Las manos puras
Antes de la pandemia que ocasionó el coronavirus era difícil encontrar jabón en los baños de recintos muy grandes y muy concurridos: salas de teatros o cines, bibliotecas, centros comerciales o aun en restaurantes y cafeterías.
Pronto los servicios médicos pusieron sobre aviso a la población: una de las medidas más importantes era la de lavarse las manos; lavárselas bien, huelga decir. Además de conservar distancia prudente entre las gentes y portar siempre la mascarilla.

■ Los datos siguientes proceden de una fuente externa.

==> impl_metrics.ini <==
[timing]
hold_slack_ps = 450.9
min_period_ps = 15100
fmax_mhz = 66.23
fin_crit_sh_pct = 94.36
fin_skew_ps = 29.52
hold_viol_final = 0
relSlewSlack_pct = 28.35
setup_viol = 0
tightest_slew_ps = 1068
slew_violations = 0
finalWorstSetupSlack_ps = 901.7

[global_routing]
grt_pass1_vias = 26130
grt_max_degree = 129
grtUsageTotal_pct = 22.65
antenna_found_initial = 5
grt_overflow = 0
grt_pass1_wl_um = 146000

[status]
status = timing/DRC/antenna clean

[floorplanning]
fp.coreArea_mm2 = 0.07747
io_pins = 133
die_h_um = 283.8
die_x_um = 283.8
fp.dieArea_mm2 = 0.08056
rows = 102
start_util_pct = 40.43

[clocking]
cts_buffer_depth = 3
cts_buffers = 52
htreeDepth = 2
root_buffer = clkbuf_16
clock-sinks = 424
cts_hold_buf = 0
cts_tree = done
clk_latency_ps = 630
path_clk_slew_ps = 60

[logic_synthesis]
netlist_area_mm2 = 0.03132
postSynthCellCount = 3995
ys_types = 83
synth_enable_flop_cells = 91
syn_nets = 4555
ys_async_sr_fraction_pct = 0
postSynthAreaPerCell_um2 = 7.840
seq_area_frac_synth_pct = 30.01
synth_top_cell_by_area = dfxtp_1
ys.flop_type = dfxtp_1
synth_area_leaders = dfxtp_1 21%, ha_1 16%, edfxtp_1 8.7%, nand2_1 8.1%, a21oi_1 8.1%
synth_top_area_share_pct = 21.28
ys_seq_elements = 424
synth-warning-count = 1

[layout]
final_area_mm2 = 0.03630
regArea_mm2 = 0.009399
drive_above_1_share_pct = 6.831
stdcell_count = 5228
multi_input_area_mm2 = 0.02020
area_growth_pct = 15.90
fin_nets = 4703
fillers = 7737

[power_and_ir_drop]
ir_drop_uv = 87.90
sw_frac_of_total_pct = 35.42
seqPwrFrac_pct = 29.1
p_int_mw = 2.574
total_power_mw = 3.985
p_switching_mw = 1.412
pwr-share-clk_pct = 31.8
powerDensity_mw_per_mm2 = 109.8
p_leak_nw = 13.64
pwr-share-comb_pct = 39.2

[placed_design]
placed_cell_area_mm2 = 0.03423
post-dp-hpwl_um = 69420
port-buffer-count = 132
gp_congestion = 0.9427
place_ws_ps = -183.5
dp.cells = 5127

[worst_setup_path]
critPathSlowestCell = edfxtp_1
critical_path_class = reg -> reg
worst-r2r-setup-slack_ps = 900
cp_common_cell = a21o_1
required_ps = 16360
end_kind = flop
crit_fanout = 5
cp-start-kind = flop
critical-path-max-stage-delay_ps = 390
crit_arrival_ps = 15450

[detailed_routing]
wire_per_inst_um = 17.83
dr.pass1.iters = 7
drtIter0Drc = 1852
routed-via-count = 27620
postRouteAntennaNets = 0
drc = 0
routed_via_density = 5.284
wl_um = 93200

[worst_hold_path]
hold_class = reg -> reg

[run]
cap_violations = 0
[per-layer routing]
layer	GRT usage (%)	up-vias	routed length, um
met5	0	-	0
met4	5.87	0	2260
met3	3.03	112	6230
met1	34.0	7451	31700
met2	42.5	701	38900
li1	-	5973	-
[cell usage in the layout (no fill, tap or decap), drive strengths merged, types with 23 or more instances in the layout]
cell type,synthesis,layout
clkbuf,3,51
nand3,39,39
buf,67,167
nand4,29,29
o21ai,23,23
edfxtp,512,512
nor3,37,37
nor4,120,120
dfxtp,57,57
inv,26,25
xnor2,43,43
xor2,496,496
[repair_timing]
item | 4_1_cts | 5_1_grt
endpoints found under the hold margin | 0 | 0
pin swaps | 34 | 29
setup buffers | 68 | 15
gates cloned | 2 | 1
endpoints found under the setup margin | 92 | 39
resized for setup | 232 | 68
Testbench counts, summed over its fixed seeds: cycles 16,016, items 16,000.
Context: an optimization exercise on an open-source flow, tuned for small area, a short achievable clock period and few clock cycles per item. The choices shown serve that exercise and are no tape-out recipe. At most, simulation tests tie the RTL to the original design; equivalence was not proved.

==> v10 <==
// balance_car_motor_drive
module balance_car_motor_drive (
  input  wire logic        clk_i,
  input  wire logic        rst_ni,
  input  wire logic        cfg_we_i,
  input  wire logic [2:0]  cfg_idx_i,
  input  wire logic [14:0] cfg_data_i,
  input  wire logic        s_axis_tvalid_i,
  output logic             s_axis_tready_o,
  input  wire logic [95:0] s_axis_tdata_i,
  output logic             m_axis_tvalid_o,
  input  wire logic        m_axis_tready_i,
  output logic [31:0]      m_axis_tdata_o
);
clock: 12.0 ns
lec_check: 0
cap_margin: 20
core_margin: 2
core_utilization: 65
place_density: 0.75
setup_slack_margin: 5
slew_margin: 20
synth_hierarchical: 1
synth_minimum_keep_size: 0
run.sh (not shown) runs the stock make flow with config.mk's settings and CLKGATE_MAP_FILE= SYNTH_SCRIPT=/design/flow/synth_recipe.tcl, a recipe that flattens the netlist after the stock synthesis.
==> v34: changes against v10 <==
--- a/flow/design.v
+++ b/flow/design.v
@@ -2347,15 +2347,15 @@
   wire l_50 = (1'b1 & l_22) | (1'b1 & l_23) | (l_22 & l_23);
   wire l_51 = 1'b1 ^ l_24 ^ l_25;
   wire l_52 = (1'b1 & l_24) | (1'b1 & l_25) | (l_24 & l_25);
   wire l_53 = 1'b1 ^ l_26;
   wire l_54 = 1'b1 & l_26;
   wire [15:0] l_ra = {1'b1, 1'b1, l_52, l_50, l_48, l_46, l_44, l_42, l_40, l_38, l_36, l_34, l_32, l_30, l_28, l_1};
   wire [15:0] l_rb = {1'b0, l_54, l_53, l_51, l_49, l_47, l_45, l_43, l_41, l_39, l_37, l_35, l_33, l_31, l_29, l_27};
-  assign lsl = 16'(l_ra + l_rb + {15'd0, vc});
+  assign lsl = 16'(l_ra + l_rb);
   wire r_1 = c_3 ^ c_61;
   wire r_2 = c_3 & c_61;
   wire r_3 = c_62 ^ c_63;
   wire r_4 = c_62 & c_63;
   wire r_5 = c_64 ^ c_65;
   wire r_6 = c_64 & c_65;
   wire r_7 = c_66 ^ c_67;
@@ -2404,15 +2404,15 @@
   wire r_50 = (1'b1 & r_22) | (1'b1 & r_23) | (r_22 & r_23);
   wire r_51 = 1'b1 ^ r_24 ^ r_25;
   wire r_52 = (1'b1 & r_24) | (1'b1 & r_25) | (r_24 & r_25);
   wire r_53 = 1'b1 ^ r_26;
   wire r_54 = 1'b1 & r_26;
   wire [15:0] r_ra = {1'b1, 1'b1, r_52, r_50, r_48, r_46, r_44, r_42, r_40, r_38, r_36, r_34, r_32, r_30, r_28, r_1};
   wire [15:0] r_rb = {1'b0, r_54, r_53, r_51, r_49, r_47, r_45, r_43, r_41, r_39, r_37, r_35, r_33, r_31, r_29, r_27};
-  assign rsl = 16'(r_ra + r_rb + {15'd0, vc});
+  assign rsl = 16'(r_ra + r_rb);
 endmodule
 module bcmd_magtree (
   input  wire [15:0] xs,
   input  wire cz,
   output wire [10:0] mag
 );
   wire [28:0] m_sum;
@@ -2547,71 +2547,72 @@
   assign m_sum = 29'(m_ra + m_rb);
   assign mag = m_sum[28:18];
 endmodule
 module bcmd_integ (
   input  wire [15:0] ig,
   input  wire [17:0] t,
   input  wire c2,
-  input  wire [8:0] nm,
+  input  wire mneg,
   input  wire mpos,
+  input  wire [7:0] spd,
   input  wire [14:0] lim,
   output wire [15:0] integ
 );
-  wire i_1 = ig[8] ^ t[8];
-  wire i_2 = ig[8] & t[8];
-  wire i_3 = ig[0] ^ t[0];
-  wire i_4 = ig[0] & t[0];
-  wire i_5 = ig[1] ^ t[1];
-  wire i_6 = ig[1] & t[1];
+  wire i_1 = ig[0] ^ t[0];
+  wire i_2 = ig[0] & t[0];
+  wire i_3 = c2 ^ ((mneg & spd[0]) | (mpos & ~spd[0]));
+  wire i_4 = c2 & ((mneg & spd[0]) | (mpos & ~spd[0]));
+  wire i_5, i_6;
+  bcmd_fa u_i_5 (.a(ig[1]), .b(t[1]), .c(((mneg & spd[1]) | (mpos & ~spd[1]))), .s(i_5), .co(i_6));
   wire i_7 = ig[2] ^ t[2];
   wire i_8 = ig[2] & t[2];
   wire i_9 = ig[3] ^ t[3];
   wire i_10 = ig[3] & t[3];
   wire i_11 = ig[4] ^ t[4];
   wire i_12 = ig[4] & t[4];
   wire i_13 = ig[5] ^ t[5];
   wire i_14 = ig[5] & t[5];
   wire i_15 = ig[6] ^ t[6];
   wire i_16 = ig[6] & t[6];
   wire i_17 = ig[7] ^ t[7];
   wire i_18 = ig[7] & t[7];
-  wire i_19 = nm[8] ^ ~mpos ^ 1'b1;
-  wire i_20 = (nm[8] & ~mpos) | (nm[8] & 1'b1) | (~mpos & 1'b1);
-  wire i_21 = ig[9] ^ t[9] ^ 1'b1;
-  wire i_22 = (ig[9] & t[9]) | (ig[9] & 1'b1) | (t[9] & 1'b1);
+  wire i_19, i_20;
+  bcmd_fa u_i_19 (.a(ig[8]), .b(t[8]), .c(~mpos), .s(i_19), .co(i_20));
+  wire i_21 = ig[9] ^ t[9];
+  wire i_22 = ig[9] & t[9];
   wire i_23 = ig[10] ^ t[10];
   wire i_24 = ig[10] & t[10];
   wire i_25 = ig[11] ^ t[11];
   wire i_26 = ig[11] & t[11];
   wire i_27 = ig[12] ^ t[12];
   wire i_28 = ig[12] & t[12];
   wire i_29 = ig[13] ^ t[13];
   wire i_30 = ig[13] & t[13];
   wire i_31 = ig[14] ^ t[14];
   wire i_32 = ig[14] & t[14];
-  wire i_33 = c2 ^ nm[0];
-  wire i_34 = c2 & nm[0];
+  wire i_33 = mpos ^ i_1;
+  wire i_34 = mpos & i_1;
   wire i_35, i_36;
-  bcmd_fa u_i_35 (.a(nm[1]), .b(i_4), .c(i_5), .s(i_35), .co(i_36));
+  bcmd_fa u_i_35 (.a(i_2), .b(i_4), .c(i_5), .s(i_35), .co(i_36));
   wire i_37, i_38;
-  bcmd_fa u_i_37 (.a(nm[2]), .b(i_6), .c(i_7), .s(i_37), .co(i_38));
+  bcmd_fa u_i_37 (.a(((mneg & spd[2]) | (mpos & ~spd[2]))), .b(i_6), .c(i_7), .s(i_37), .co(i_38));
   wire i_39, i_40;
-  bcmd_fa u_i_39 (.a(nm[3]), .b(i_8), .c(i_9), .s(i_39), .co(i_40));
+  bcmd_fa u_i_39 (.a(((mneg & spd[3]) | (mpos & ~spd[3]))), .b(i_8), .c(i_9), .s(i_39), .co(i_40));
   wire i_41, i_42;
-  bcmd_fa u_i_41 (.a(nm[4]), .b(i_10), .c(i_11), .s(i_41), .co(i_42));
+  bcmd_fa u_i_41 (.a(((mneg & spd[4]) | (mpos & ~spd[4]))), .b(i_10), .c(i_11), .s(i_41), .co(i_42));
   wire i_43, i_44;
-  bcmd_fa u_i_43 (.a(nm[5]), .b(i_12), .c(i_13), .s(i_43), .co(i_44));
+  bcmd_fa u_i_43 (.a(((mneg & spd[5]) | (mpos & ~spd[5]))), .b(i_12), .c(i_13), .s(i_43), .co(i_44));
   wire i_45, i_46;
-  bcmd_fa u_i_45 (.a(nm[6]), .b(i_14), .c(i_15), .s(i_45), .co(i_46));
+  bcmd_fa u_i_45 (.a(((mneg & spd[6]) | (mpos & ~spd[6]))), .b(i_14), .c(i_15), .s(i_45), .co(i_46));
   wire i_47, i_48;
-  bcmd_fa u_i_47 (.a(nm[7]), .b(i_16), .c(i_17), .s(i_47), .co(i_48));
-  wire i_49, i_50;
-  bcmd_fa u_i_49 (.a(i_1), .b(i_18), .c(i_19), .s(i_49), .co(i_50));
-  wire i_51, i_52;
-  bcmd_fa u_i_51 (.a(i_2), .b(i_20), .c(i_21), .s(i_51), .co(i_52));
+  bcmd_fa u_i_47 (.a(((mneg & spd[7]) | (mpos & ~spd[7]))), .b(i_16), .c(i_17), .s(i_47), .co(i_48));
+  wire i_49 = 1'b1 ^ i_18 ^ i_19;
+  wire i_50 = (1'b1 & i_18) | (1'b1 & i_19) | (i_18 & i_19);
+  wire i_51 = 1'b1 ^ i_20 ^ i_21;
+  wire i_52 = (1'b1 & i_20) | (1'b1 & i_21) | (i_20 & i_21);
   wire i_53 = 1'b1 ^ i_22 ^ i_23;
   wire i_54 = (1'b1 & i_22) | (1'b1 & i_23) | (i_22 & i_23);
   wire i_55 = 1'b1 ^ i_24 ^ i_25;
   wire i_56 = (1'b1 & i_24) | (1'b1 & i_25) | (i_24 & i_25);
   wire i_57 = 1'b1 ^ i_26 ^ i_27;
   wire i_58 = (1'b1 & i_26) | (1'b1 & i_27) | (i_26 & i_27);
   wire i_59 = 1'b1 ^ i_28 ^ i_29;
@@ -2906,53 +2907,49 @@
       dec_fwd  = 1'b0;
       dec_back = 1'b0;
     end
   end
   logic [16:0] s1_angle;
   logic [18:0] s1_rate;
   logic [15:0] s1_yaw;
-  logic [12:0] s1_slo;
-  logic [3:0]  s1_lh, s1_rh;
+  logic [16:0] s1_sum;
   logic        s1_mneg, s1_mpos, s1_turn, s1_tl, s1_gate, s1_stop;
   always_ff @(posedge clk_i) begin
     if (adv) begin
       s1_angle <= s_axis_tdata_i[16:0];
       s1_rate  <= s_axis_tdata_i[35:17];
       s1_yaw   <= (dec_fwd || dec_back) ? s_axis_tdata_i[51:36] : 16'd0;
-      s1_slo   <= {1'b0, s_axis_tdata_i[63:52]} + {1'b0, s_axis_tdata_i[79:68]};
-      s1_lh    <= s_axis_tdata_i[67:64];
-      s1_rh    <= s_axis_tdata_i[83:80];
+      s1_sum   <= {s_axis_tdata_i[67], s_axis_tdata_i[67:52]}
+                  + {s_axis_tdata_i[83], s_axis_tdata_i[83:68]};
       s1_mneg  <= dec_fwd && !dec_back;
       s1_mpos  <= dec_back && !dec_fwd;
       s1_turn  <= in_cmd[3];
       s1_tl    <= in_cmd[1];
       s1_gate  <= s_axis_tdata_i[94] && !s_axis_tdata_i[93];
       s1_stop  <= s_axis_tdata_i[93];
     end
   end
   logic [35:0] st1_xa, st1_xb;
   logic [15:0] st1_sh;
   bcmd_xtree u_xtree (.a(s1_angle), .r(s1_rate), .kp(bkp_q), .kd(bkd_q),
                       .xan(st1_xa), .xbn(st1_xb));
-  logic [16:0] st1_sum;
-  assign st1_sum = {{s1_lh[3], s1_lh} + {s1_rh[3], s1_rh} + {4'd0, s1_slo[12]}, s1_slo[11:0]};
-  bcmd_shtree u_shtree (.sm(st1_sum), .sh(st1_sh));
+  bcmd_shtree u_shtree (.sm(s1_sum), .sh(st1_sh));
   logic [35:0] s2_xa, s2_xb;
   logic [15:0] s2_sh;
   logic        s2_slnz;
   logic [9:0]  s2_stepl;
   logic [15:0] s2_yaw;
   logic        s2_mneg, s2_mpos, s2_turn, s2_tl, s2_gate, s2_stop;
   always_ff @(posedge clk_i) begin
     if (adv) begin
       s2_xa    <= st1_xa;
       s2_xb    <= st1_xb;
       s2_sh    <= st1_sh;
-      s2_slnz  <= s1_slo[7:0] != 8'd0;
-      s2_stepl <= bcmd_pkg::step_of(st1_sum);
+      s2_slnz  <= s1_sum[7:0] != 8'd0;
+      s2_stepl <= bcmd_pkg::step_of(s1_sum);
       s2_yaw   <= s1_yaw;
       s2_mneg  <= s1_mneg;
       s2_mpos  <= s1_mpos;
       s2_turn  <= s1_turn;
       s2_tl    <= s1_tl;
       s2_gate  <= s1_gate;
       s2_stop  <= s1_stop;
@@ -2989,33 +2986,32 @@
     if (adv && v2_q) stepv_q <= st2_step;
   end
   logic [19:0] s3_bal;
   logic        s3_bc;
   logic [17:0] s3_ft;
   logic        s3_fc;
   logic [15:0] s3_yaw;
-  logic [8:0]  s3_nm;
-  logic        s3_mpos, s3_gate, s3_stop;
+  logic        s3_mneg, s3_mpos, s3_gate, s3_stop;
   always_ff @(posedge clk_i) begin
     if (adv) begin
       s3_bal  <= st2_x[35:16];
       s3_ft   <= st2_tn;
       s3_fc   <= st2_tn[17] && s2_slnz;
       s3_bc   <= st2_x[35] && (st2_x[15:0] != 16'd0);
       s3_yaw  <= s2_yaw;
-      s3_nm   <= s2_mneg ? {1'b0, drv_spd_q} : s2_mpos ? 9'd256 - {1'b0, drv_spd_q} : 9'd0;
+      s3_mneg <= s2_mneg;
       s3_mpos <= s2_mpos;
       s3_gate <= s2_gate;
       s3_stop <= s2_stop;
     end
   end
   logic [15:0] integ_q;
   logic [15:0] st3_integ;
-  bcmd_integ u_integ (.ig(integ_q), .t(s3_ft), .c2(s3_fc), .nm(s3_nm), .mpos(s3_mpos),
-                      .lim(int_lim_q), .integ(st3_integ));
+  bcmd_integ u_integ (.ig(integ_q), .t(s3_ft), .c2(s3_fc), .mneg(s3_mneg),
+                      .mpos(s3_mpos), .spd(drv_spd_q), .lim(int_lim_q), .integ(st3_integ));
   always_ff @(posedge clk_i or negedge rst_ni) begin
     if (!rst_ni) begin
       integ_q <= '0;
     end else if (adv && v3_q) begin
       integ_q <= s3_stop ? 16'd0 : st3_integ;
     end
   end
@@ -3071,38 +3067,41 @@
   logic        st5_vc, st5_hp1, st5_h0, st5_hm1, st5_hm2, st5_hm3, st5_hneg;
   logic [15:0] st5_lsl, st5_rsl;
   bcmd_mixsum u_mix (.ta(s5_ta), .tb(s5_tb), .c8(s5_c8), .nz(s5_nz), .bal(s5_bal), .bc(s5_bc),
                      .mag(s5_mag), .s(s5_s), .vc(st5_vc), .hp1(st5_hp1), .h0(st5_h0),
                      .hm1(st5_hm1), .hm2(st5_hm2), .hm3(st5_hm3), .hneg(st5_hneg),
                      .lsl(st5_lsl), .rsl(st5_rsl));
   logic [15:0] s6_lsl, s6_rsl;
-  logic        s6_hp1, s6_h0, s6_hm1, s6_hm2, s6_hm3, s6_hneg, s6_gate;
+  logic        s6_vc, s6_hp1, s6_h0, s6_hm1, s6_hm2, s6_hm3, s6_hneg, s6_gate;
   always_ff @(posedge clk_i) begin
     if (adv) begin
       s6_lsl  <= st5_lsl;
       s6_rsl  <= st5_rsl;
+      s6_vc   <= st5_vc;
       s6_hp1  <= st5_hp1;
       s6_h0   <= st5_h0;
       s6_hm1  <= st5_hm1;
       s6_hm2  <= st5_hm2;
       s6_hm3  <= st5_hm3;
       s6_hneg <= st5_hneg;
       s6_gate <= s5_gate;
     end
   end
-  function automatic logic [13:0] drive(input logic [15:0] sl,
+  function automatic logic [13:0] drive(input logic [15:0] sl, input logic vc,
                                         input logic hp1, input logic h0, input logic hm1,
                                         input logic hm2, input logic hm3, input logic hneg,
                                         input logic [12:0] pl, input logic on);
+    logic [13:0] lo1;
     logic [12:0] lo;
     logic [2:0]  c;
     logic        is0, ism1, neg;
     logic [13:0] lp;
-    lo   = sl[12:0];
-    c    = sl[15:13];
+    lo1  = {1'b0, sl[12:0]} + {13'd0, vc};
+    lo   = lo1[12:0];
+    c    = sl[15:13] + {2'd0, lo1[13]};
     is0  = (c == 3'b111 && hp1) || (c == 3'b000 && h0) || (c == 3'b001 && hm1) ||
            (c == 3'b010 && hm2);
     ism1 = (c == 3'b111 && h0) || (c == 3'b000 && hm1) || (c == 3'b001 && hm2) ||
            (c == 3'b010 && hm3);
     neg  = hneg && !(hm1 && c == 3'b010);
     lp   = {1'b0, lo} + {1'b0, pl};
     if (!on) begin
@@ -3115,17 +3114,17 @@
       drive[13]   = 1'b1;
     end else begin
       drive[12:0] = pl;
       drive[13]   = neg || (pl == 13'd0);
     end
   endfunction
   logic [27:0] st6_res;
-  assign st6_res = {drive(s6_rsl, s6_hp1, s6_h0, s6_hm1, s6_hm2, s6_hm3, s6_hneg,
+  assign st6_res = {drive(s6_rsl, s6_vc, s6_hp1, s6_h0, s6_hm1, s6_hm2, s6_hm3, s6_hneg,
                           pwm_lim_q, s6_gate),
-                    drive(s6_lsl, s6_hp1, s6_h0, s6_hm1, s6_hm2, s6_hm3, s6_hneg,
+                    drive(s6_lsl, s6_vc, s6_hp1, s6_h0, s6_hm1, s6_hm2, s6_hm3, s6_hneg,
                           pwm_lim_q, s6_gate)};
   logic exit_v, take;
   assign exit_v = v6_q && adv;
   assign take   = ovalid_q && m_axis_tready_i;
   always_ff @(posedge clk_i or negedge rst_ni) begin
     if (!rst_ni) begin
       fwd_q    <= 1'b0;
Settings changed: CORE_UTILIZATION 65 to 75, PLACE_DENSITY 0.75 to 0.85.
==> v2: changes against v10 <==
Settings changed: CORE_UTILIZATION 65 to 55, PLACE_DENSITY 0.75 to 0.65.
==> v30: changes against v10 <==
Settings changed: GPL_ROUTABILITY_DRIVEN set to 0.
==> impl_results.md <==
* Status: timing/DRC/antenna clean
* Fin worst setup slack at 6.94 ns
* Flop-to-flop setup slack at 6.94 ns
* Largest net degree at the start of global routing at 134
* Critical Path Sink: s6_lsl[14]$_DFFE_PN_
* DIE AREA at 130,000 sq um
That was v2.
Context: an optimization exercise on an open-source flow, tuned for small area, a short achievable clock period and few clock cycles. The choices shown serve that exercise and are no tape-out recipe. Only the layout flow was run in this run; the RTL was not checked for function there. Power and IR drop assume default switching activity.

==> flow/design.v <==
package polar_encoder_pkg;
    localparam int NSLOT = 256;
endpackage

Si alguna enseñanza deja esta pandemia desoladora y triste -si acaso es lícito del mal hablar bien- es la de recordarnos la importancia de guardar los preceptos básicos de la higiene que quizás se habían relajado antes de la pandemia. El llamado para todos a lavarse las manos y el reclamo para instituciones de asear con el debido cuidado sus espacios: salones, aviones, corredores, vestíbulos, buses y, claro, tubos de los buses de los cuales se agarraban todos los pasajeros que nunca se lavaban las manos.
Yo pertenecía, desde antes de la pandemia, a esa secta que tiene como precepto principal lavarse las manos 90 veces al día. Tristemente vino el coronavirus a darnos la razón y a recordarnos que si la gente se lavara las manos y no comiera murciélagos no estaríamos en estos encierros y en estas indecibles soledades.
Hasta donde alcanzan a mostrar las investigaciones científicas más recientes, disfrazarse de ninja o de teletubbie no sirve para combatir la pandemia. Parece que la mascarilla sí es de utilidad y, claro, el lavado adecuado y frecuente de las mano
A lo mejor el secreto para refrenar tanta enfermedad y combatir tanta desazón estaba encerrado en uno de los versos que Francisco Luis Bernárdez, el más sutil de los poetas argentinos, le dedicó al amor, en uno de los mejores poemas de la literatura en lengua española; dijo Bernárdez del estar enamorado: «Y es además, amigos míos, estar seguro de tener las manos puras». Y dijo bien.